Hinako Omori’s astounding debut album found much of its intrigue in bringing the outsides inwards; through sound therapy and the Japanese practice of shinrin-yoku (“forest-bathing”), even the most passive encounter with A Journey… became an incidental exercise in deep listening. The most menial, background tasks – water running from the tap, the mechanical purr of a laptop – elicited a strange kind of presence when locked into Omori’s ambient meanderings. The same domestic apparitions continue into Stillness, Softness… – Omori’s second album on the Houndstooth label – but this time with a whole new emphasis on the introspective potential of her soundscapes.

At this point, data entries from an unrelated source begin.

<file path="src/rtl/cc_sched_pkg.sv">
// cc_sched_pkg: shared constants and payload type for the C&C frame scheduler
package cc_sched_pkg;
  localparam int CC_FRAME_BITS = 59;
  localparam int CC_PAYLOAD_BITS = 54;
  localparam int CC_FRAME_CBCLKS = 64;
  localparam int CC_LOW_HALF = 32;
  localparam logic [3:0] CC_IDLE_ADDR = 4'hF;
  typedef logic [CC_PAYLOAD_BITS-1:0] cc_payload_t;
endpackage

</file>
<file path="src/rtl/cc_rr_picker.sv">
// cc_rr_picker: combinational circular-priority picker, first request at or after ptr
module cc_rr_picker #(
  parameter int N = 4
) (
  input  logic [N-1:0] req,
  input  logic [3:0]   ptr,
  output logic         valid,
  output logic [3:0]   idx
);
  logic [N-1:0] rot;
  assign rot = N'({req, req} >> ptr);
  // scan from the farthest offset down so the request nearest the pointer wins
  always_comb begin
    valid = 1'b0;
    idx = '0;
    for (int k = N - 1; k >= 0; k--)
      if (rot[k]) begin
        valid = 1'b1;
        idx = (int'(ptr) + k >= N) ? 4'(int'(ptr) + k - N) : 4'(int'(ptr) + k);
      end
  end
endmodule

</file>
<file path="src/rtl/cc_frame_scheduler.sv">
// cc_frame_scheduler: round-robin C&C frame broadcaster; define CC_REFRESH_EN to resend enabled slots when nothing is pending
module cc_frame_scheduler
  import cc_sched_pkg::*;
#(
  parameter int         N_SLOTS   = 4,
  parameter logic [3:0] IDLE_ADDR = CC_IDLE_ADDR
) (
  input  logic               CBCLK,
  input  logic               reset,
  input  logic               PTT,
  input  logic [N_SLOTS-1:0] slot_enable,
  input  logic               wr_en,
  input  logic [3:0]         wr_slot,
  input  cc_payload_t        wr_data,
  output logic               CLRCLK,
  output logic               CC,
  output logic [N_SLOTS-1:0] pending,
  output logic               frame_start,
  output logic [3:0]         sent_slot
);
  logic [5:0] cnt, cnt_n;
  logic [3:0] ptr, p_idx, sel, addr;
  logic p_valid, sel_valid, fs;
  cc_payload_t pay [N_SLOTS];
  cc_payload_t snap;
  logic [CC_FRAME_BITS-1:0] sh;
  assign cnt_n = cnt + 6'd1;
  assign fs = cnt == 6'(CC_FRAME_CBCLKS - 1);
  cc_rr_picker #(.N(N_SLOTS)) u_pick (
    .req(pending & slot_enable), .ptr(ptr), .valid(p_valid), .idx(p_idx)
  );
`ifdef CC_REFRESH_EN
  logic r_valid;
  logic [3:0] r_idx;
  cc_rr_picker #(.N(N_SLOTS)) u_refresh (
    .req(slot_enable), .ptr(ptr), .valid(r_valid), .idx(r_idx)
  );
  assign sel_valid = p_valid | r_valid;
  assign sel = p_valid ? p_idx : r_idx;
`else
  assign sel_valid = p_valid;
  assign sel = p_idx;
`endif
  assign addr = sel_valid ? sel : IDLE_ADDR;
  // payload of the selected slot, zero for an idle frame
  always_comb begin
    snap = '0;
    for (int i = 0; i < N_SLOTS; i++)
      if (sel_valid && sel == 4'(i)) snap = pay[i];
  end
  // phase counter, frame clock, frame snapshot and MSB-first serialiser
  always_ff @(posedge CBCLK)
    if (reset) begin
      cnt <= 6'(CC_LOW_HALF);
      CLRCLK <= 1'b1;
      CC <= 1'b0;
      sh <= '0;
      frame_start <= 1'b0;
      sent_slot <= IDLE_ADDR;
      ptr <= '0;
    end else begin
      cnt <= cnt_n;
      CLRCLK <= cnt_n >= 6'(CC_LOW_HALF);
      frame_start <= fs;
      CC <= cnt < 6'(CC_FRAME_BITS) && sh[CC_FRAME_BITS-1];
      if (fs) begin
        sh <= {PTT, addr, snap};
        sent_slot <= addr;
        if (sel_valid) ptr <= (int'(sel) == N_SLOTS - 1) ? 4'd0 : sel + 4'd1;
      end else if (cnt < 6'(CC_FRAME_BITS)) sh <= sh << 1;
    end
  // live payloads and pending flags; a write beats the frame-start clear
  always_ff @(posedge CBCLK)
    for (int i = 0; i < N_SLOTS; i++)
      if (reset) begin
        pay[i] <= '0;
        pending[i] <= 1'b0;
      end else if (wr_en && wr_slot == 4'(i)) begin
        pay[i] <= wr_data;
        pending[i] <= 1'b1;
      end else if (fs && p_valid && p_idx == 4'(i)) pending[i] <= 1'b0;
endmodule

</file>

With barely a second’s silence in its 40 minutes, her streams of consciousness carry the dizzying semblance of a book written in one sentence. Centring her voice for the first time, tracks alternate from binaural bleep-bloop instrumental to experimental, even subterranean, pop. By ‘In Limbo’, the two states have become indiscernible. “You close the door and here I am waiting, holding the key,” she sings on ‘Ember’, and it’s unclear whether her lowly theatrical, chiffon vocal will launch into power-pop or blend into the record’s ambient lining. The Jungian image of shadow selves and human repression repeat throughout; for a record concerned with self-healing, Omori realises it’s a state only possible after sincere self-knowledge.

‘Foundation’ is the record in microcosm, perfectly illustrated by the single artwork adorned with a trick-lock found in a Japanese antique store, which would have protected its owner’s most valuable possessions. The possessions Omori wants to interrogate aren’t material (but “my foundation is stable,” she assures herself). Further affirmations atonally unravel in ‘Stalactites’, then consume ‘A Structure’, whispered like an automated therapy tape over bright-light waiting-room arpeggios: “here’s the key to your door.” It makes an opulent metaphor for the sub-ego blind-spots she swallowtails into.

Recorded between her bedroom in London and grandmother’s house in Yokohama, Stillness, Softness… is a record filled with familial abstracts, so textured you can touch it. Maximalist but bare – and wholly considered – every gut-wrench is left in, smoothed out and stronger for it.